> _What needs to be done_
Set down the records again. Every word and mark must match exactly.

Entries taken from a collection
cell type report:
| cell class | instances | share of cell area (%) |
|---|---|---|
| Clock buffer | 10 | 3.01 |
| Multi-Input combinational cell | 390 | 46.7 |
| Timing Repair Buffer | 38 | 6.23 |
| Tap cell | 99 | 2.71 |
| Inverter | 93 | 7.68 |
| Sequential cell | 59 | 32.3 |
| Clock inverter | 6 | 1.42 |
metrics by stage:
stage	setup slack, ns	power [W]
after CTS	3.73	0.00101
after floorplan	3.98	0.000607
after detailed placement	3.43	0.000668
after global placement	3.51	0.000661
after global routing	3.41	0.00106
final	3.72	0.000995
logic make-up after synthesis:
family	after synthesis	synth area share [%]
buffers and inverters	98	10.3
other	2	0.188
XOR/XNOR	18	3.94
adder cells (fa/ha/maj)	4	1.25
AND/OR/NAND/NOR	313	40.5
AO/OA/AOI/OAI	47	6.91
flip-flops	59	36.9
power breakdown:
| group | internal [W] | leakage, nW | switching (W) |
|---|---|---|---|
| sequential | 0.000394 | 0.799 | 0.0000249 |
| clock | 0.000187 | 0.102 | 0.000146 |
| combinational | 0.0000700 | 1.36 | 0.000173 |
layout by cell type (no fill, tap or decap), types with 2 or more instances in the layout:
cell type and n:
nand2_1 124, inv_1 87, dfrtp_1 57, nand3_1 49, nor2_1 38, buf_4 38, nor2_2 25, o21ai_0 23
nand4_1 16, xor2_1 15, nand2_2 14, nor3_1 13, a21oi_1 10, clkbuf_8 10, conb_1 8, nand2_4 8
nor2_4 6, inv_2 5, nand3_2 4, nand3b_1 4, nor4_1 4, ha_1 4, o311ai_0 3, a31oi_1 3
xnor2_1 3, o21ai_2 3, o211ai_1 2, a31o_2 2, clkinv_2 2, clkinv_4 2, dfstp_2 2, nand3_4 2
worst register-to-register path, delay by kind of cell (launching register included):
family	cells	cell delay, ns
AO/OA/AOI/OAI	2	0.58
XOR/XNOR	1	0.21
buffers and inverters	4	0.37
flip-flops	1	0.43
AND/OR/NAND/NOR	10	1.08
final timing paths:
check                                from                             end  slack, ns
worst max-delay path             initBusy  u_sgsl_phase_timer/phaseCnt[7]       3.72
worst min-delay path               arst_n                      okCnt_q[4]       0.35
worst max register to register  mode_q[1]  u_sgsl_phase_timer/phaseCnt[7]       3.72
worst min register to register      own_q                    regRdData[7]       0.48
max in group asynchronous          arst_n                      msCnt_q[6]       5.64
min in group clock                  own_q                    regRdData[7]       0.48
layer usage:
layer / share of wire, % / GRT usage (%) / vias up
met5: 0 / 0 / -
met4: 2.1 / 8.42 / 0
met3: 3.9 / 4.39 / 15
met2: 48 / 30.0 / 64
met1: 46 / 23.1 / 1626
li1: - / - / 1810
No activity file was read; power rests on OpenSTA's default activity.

> _Result for this exercise_
cell type report:
| cell class | instances | share of cell area (%) |
|---|---|---|
| Clock buffer | 10 | 3.01 |
| Multi-Input combinational cell | 390 | 46.7 |
| Timing Repair Buffer | 38 | 6.23 |
| Tap cell | 99 | 2.71 |
| Inverter | 93 | 7.68 |
| Sequential cell | 59 | 32.3 |
| Clock inverter | 6 | 1.42 |
metrics by stage:
stage	setup slack, ns	power [W]
after CTS	3.73	0.00101
after floorplan	3.98	0.000607
after detailed placement	3.43	0.000668
after global placement	3.51	0.000661
after global routing	3.41	0.00106
final	3.72	0.000995
logic make-up after synthesis:
family	after synthesis	synth area share [%]
buffers and inverters	98	10.3
other	2	0.188
XOR/XNOR	18	3.94
adder cells (fa/ha/maj)	4	1.25
AND/OR/NAND/NOR	313	40.5
AO/OA/AOI/OAI	47	6.91
flip-flops	59	36.9
power breakdown:
| group | internal [W] | leakage, nW | switching (W) |
|---|---|---|---|
| sequential | 0.000394 | 0.799 | 0.0000249 |
| clock | 0.000187 | 0.102 | 0.000146 |
| combinational | 0.0000700 | 1.36 | 0.000173 |
layout by cell type (no fill, tap or decap), types with 2 or more instances in the layout:
cell type and n:
nand2_1 124, inv_1 87, dfrtp_1 57, nand3_1 49, nor2_1 38, buf_4 38, nor2_2 25, o21ai_0 23
nand4_1 16, xor2_1 15, nand2_2 14, nor3_1 13, a21oi_1 10, clkbuf_8 10, conb_1 8, nand2_4 8
nor2_4 6, inv_2 5, nand3_2 4, nand3b_1 4, nor4_1 4, ha_1 4, o311ai_0 3, a31oi_1 3
xnor2_1 3, o21ai_2 3, o211ai_1 2, a31o_2 2, clkinv_2 2, clkinv_4 2, dfstp_2 2, nand3_4 2
worst register-to-register path, delay by kind of cell (launching register included):
family	cells	cell delay, ns
AO/OA/AOI/OAI	2	0.58
XOR/XNOR	1	0.21
buffers and inverters	4	0.37
flip-flops	1	0.43
AND/OR/NAND/NOR	10	1.08
final timing paths:
check                                from                             end  slack, ns
worst max-delay path             initBusy  u_sgsl_phase_timer/phaseCnt[7]       3.72
worst min-delay path               arst_n                      okCnt_q[4]       0.35
worst max register to register  mode_q[1]  u_sgsl_phase_timer/phaseCnt[7]       3.72
worst min register to register      own_q                    regRdData[7]       0.48
max in group asynchronous          arst_n                      msCnt_q[6]       5.64
min in group clock                  own_q                    regRdData[7]       0.48
layer usage:
layer / share of wire, % / GRT usage (%) / vias up
met5: 0 / 0 / -
met4: 2.1 / 8.42 / 0
met3: 3.9 / 4.39 / 15
met2: 48 / 30.0 / 64
met1: 46 / 23.1 / 1626
li1: - / - / 1810
No activity file was read; power rests on OpenSTA's default activity.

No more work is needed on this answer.